Līvāni is a typical example of the so-called linear towns. Such structure has been determined by its location on the riverbank of Daugava, on both sides of the motorway/rail road Rīga - Daugavpils. This transit route is, at the same time, the central street of Līvāni (Rīgas iela), and the central axis for planning building activities. The "centre" of the town, where the most important service providers ar located, is spread in length along the main street and its closest proximity. Thus, the town has a single centre, however, it has no exact borderlines.

Līvāni is crossed by two main roads, national highway A6 Rīga - Daugavpils and motorway P63 Līvāni - Preiļi. In 2003, reconstruction works were carried out for the bridge over Dubna river and Riga street, which now are in a good condition. In addition, the street lighting system on Līvāni streets has been significantly improved over the last years.

Total length of roads and streets in Līvāni is 38,5 km. Some 84% of all roads in the town are covered with bituminous concrete; the other roads are covered by broken stones.

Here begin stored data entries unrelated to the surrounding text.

Context: an optimization exercise on an open-source flow, tuned for small area and a short achievable clock period. The choices shown serve that exercise and are no tape-out recipe.
In this exercise RTL edits were held to simulation tests only and were not proved equivalent to the original.
Power figures rest on the tool's default switching activity, not on a simulated workload.

<file path="flow/run.sh">
#!/bin/bash
# synth_recipe.tcl (not shown) runs the flow's synth.tcl, then flattens the netlist and writes it again
# the make line also repeats each setting of config.mk as NAME=value (left out here)
make -C /OpenROAD-flow-scripts/flow DESIGN_CONFIG=/design/flow/config.mk WORK_HOME=/design/flow/orfs CLKGATE_MAP_FILE= SYNTH_SCRIPT=/design/flow/synth_recipe.tcl finish
</file>
<file path="flow/config.mk">
export PLATFORM = sky130hd
export DESIGN_NAME = riscv_singlecycle
export DESIGN_NICKNAME = riscv_singlecycle
export VERILOG_FILES = /design/flow/design.v
export SDC_FILE = /design/flow/constraint.sdc
export NUM_CORES = 4
export LEC_CHECK = 0
export CAP_MARGIN = 20
export CORE_MARGIN = 2
export CORE_UTILIZATION = 40
export SLEW_MARGIN = 20
</file>
<file path="flow/constraint.sdc">
create_clock -name core_clock -period 40.0 [get_ports {clk_i}]
set_input_delay 8.0000 -clock core_clock [delete_from_list [all_inputs] [get_ports {clk_i}]]
set_output_delay 8.0000 -clock core_clock [all_outputs]
set_load 0.01 [all_outputs]
</file>
Context: an optimization exercise on an open-source flow, tuned for small area. The choices shown serve that exercise and are no tape-out recipe.
Function was checked by simulation only, so behaviour that the tests miss may differ from the original.
No activity file was given, so power comes from the tool's default toggle rates.

## eclsensor
module eclsensor (clk, rst, txd, rxd, ir_tx, ir_rx, led);
	output [11:0] ir_tx;
	input [19:0] ir_rx;
	output led;
	input clk;
	input rst;
	output reg txd;
	input rxd;
	assign led = 1'b0;
	reg [2:0] pre;
	reg [1:0] bdiv;
	reg [5:0] mdiv;
	wire pre_end = pre[2] && pre[1];               
	wire modulation_edge = pre_end && mdiv[5] && mdiv[3:1] == 3'b111;   
	always @(posedge clk)
		if (rst) begin
			pre <= 3'd0;
			bdiv <= 2'd0;
			mdiv <= 6'd0;
		end else begin
			pre <= pre_end ? 3'd0 : pre + 1'b1;
			if (pre_end) begin
				bdiv <= bdiv + 1'b1;
				mdiv <= (mdiv[5] && mdiv[3:1] == 3'b111) ? 6'd0 : mdiv + 1'b1;
			end
		end
	wire baud_edge = pre == 3'd0 && bdiv == 2'd0;
	reg modulation_state;
	always @(posedge clk)
		if (rst)
			modulation_state <= 1'b0;
		else if (modulation_edge)
			modulation_state <= !modulation_state;
	reg text_busy;
	reg [7:0] cnt;
	wire [6:0] ci = cnt[6:0];
	wire state_tx_modulating = cnt < 8'd190;
	wire state_tx_end = modulation_edge && !text_busy && cnt[7:5] == 3'b111 && cnt[2];   
	reg [3:0] tx_num;
	wire tx_num_12 = tx_num[3] && tx_num[2];         
	always @(posedge clk)
		if (rst)
			tx_num <= 4'd12;
		else if (state_tx_end)
			tx_num <= tx_num_12 ? 4'd1 : tx_num + 1'b1;
	reg ir_on;
	always @(posedge clk)
		ir_on <= !rst && state_tx_modulating && !text_busy && modulation_state;
	wire [3:0] t = tx_num;
	assign ir_tx[0]  = ir_on &&  t[3] &&  t[2];
	assign ir_tx[1]  = ir_on && !t[3] && !t[2] && !t[1] &&  t[0];
	assign ir_tx[2]  = ir_on && !t[3] && !t[2] &&  t[1] && !t[0];
	assign ir_tx[3]  = ir_on && !t[3] && !t[2] &&  t[1] &&  t[0];
	assign ir_tx[4]  = ir_on && !t[3] &&  t[2] && !t[1] && !t[0];
	assign ir_tx[5]  = ir_on && !t[3] &&  t[2] && !t[1] &&  t[0];
	assign ir_tx[6]  = ir_on && !t[3] &&  t[2] &&  t[1] && !t[0];
	assign ir_tx[7]  = ir_on && !t[3] &&  t[2] &&  t[1] &&  t[0];
	assign ir_tx[8]  = ir_on &&  t[3] && !t[2] && !t[1] && !t[0];
	assign ir_tx[9]  = ir_on &&  t[3] && !t[2] && !t[1] &&  t[0];
  ...
Size: ~1100 cells after synthesis, roughly 37 I/O pins, about 12000 µm² of cells after synthesis.
clock: 10.0 ns
lec_check: 0
cap_margin: 20
core_margin: 2
core_utilization: 65
place_density: 0.8
slew_margin: 20
standard.sh (not shown) runs the stock make flow with config.mk's settings and CLKGATE_MAP_FILE= SYNTH_SCRIPT=/design/flow/synth_recipe.tcl, a recipe that flattens the netlist after the stock synthesis.
==> flow/flow/run.sh <==
#!/bin/bash
# Standard ORFS layout with two changes: clock tree synthesis without dummy
# load cells and with small clock buffers, and the smallest buffer on ports.
set -euo pipefail
export CTS_ARGS="-sink_clustering_enable -repair_clock_nets -dont_use_dummy_load -buf_list sky130_fd_sc_hd__clkbuf_4 -sink_clustering_size 10 -sink_clustering_max_diameter 40"
export BUFFER_PORTS_ARGS="-buffer_cell sky130_fd_sc_hd__buf_1"
bash standard.sh > standard.log 2>&1
Rerun with:
==> flow/flow/run.sh (replaced) <==
#!/bin/bash
# Standard ORFS layout with two changes: clock tree synthesis without dummy
# load cells and with small clock buffers, and the smallest buffer on ports.
set -euo pipefail
export CTS_ARGS="-sink_clustering_enable -repair_clock_nets -dont_use_dummy_load -buf_list sky130_fd_sc_hd__clkbuf_4 -sink_clustering_size 12 -sink_clustering_max_diameter 40"
export BUFFER_PORTS_ARGS="-buffer_cell sky130_fd_sc_hd__buf_1"
bash standard.sh > standard.log 2>&1
Settings changed: CORE_UTILIZATION 65 to 45, PLACE_DENSITY 0.8 to 0.6.
Via count went down by 2.0%.
Total power hardly moves.
Critical path depth stays the same.
Wire length increases by 3.0%.
Die area increases by 43%.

Feedback gathered from the local business people indicates that they find maintenance of municipal roads, in particular grading, replacement of damaged segments of concrete cover and snow removal during winter season, satisfactory.

The town is also crossed by a 4,8 km long railway segment. Total area covered by rail tracks is very impressive, they account for 5% of the total area of Līvāni. The local rail station is managing transit movement of cargoes and passengers, transportation services to the industrial enterprises in the town and the district. There are five rail tracks in the territory of the train station, including one main railroad and twenty switchpoints. Total length of rail tracks at the station is 2,500 meters. The local railroads are getting overloaded during the last years : daily throughput of Līvāni station is 48 cargo trains and 12 passenger trains. In order to solve road-crossing problems caused by the increasing traffic density, Līvāni District Council is planning to build a two-level rail crossing there.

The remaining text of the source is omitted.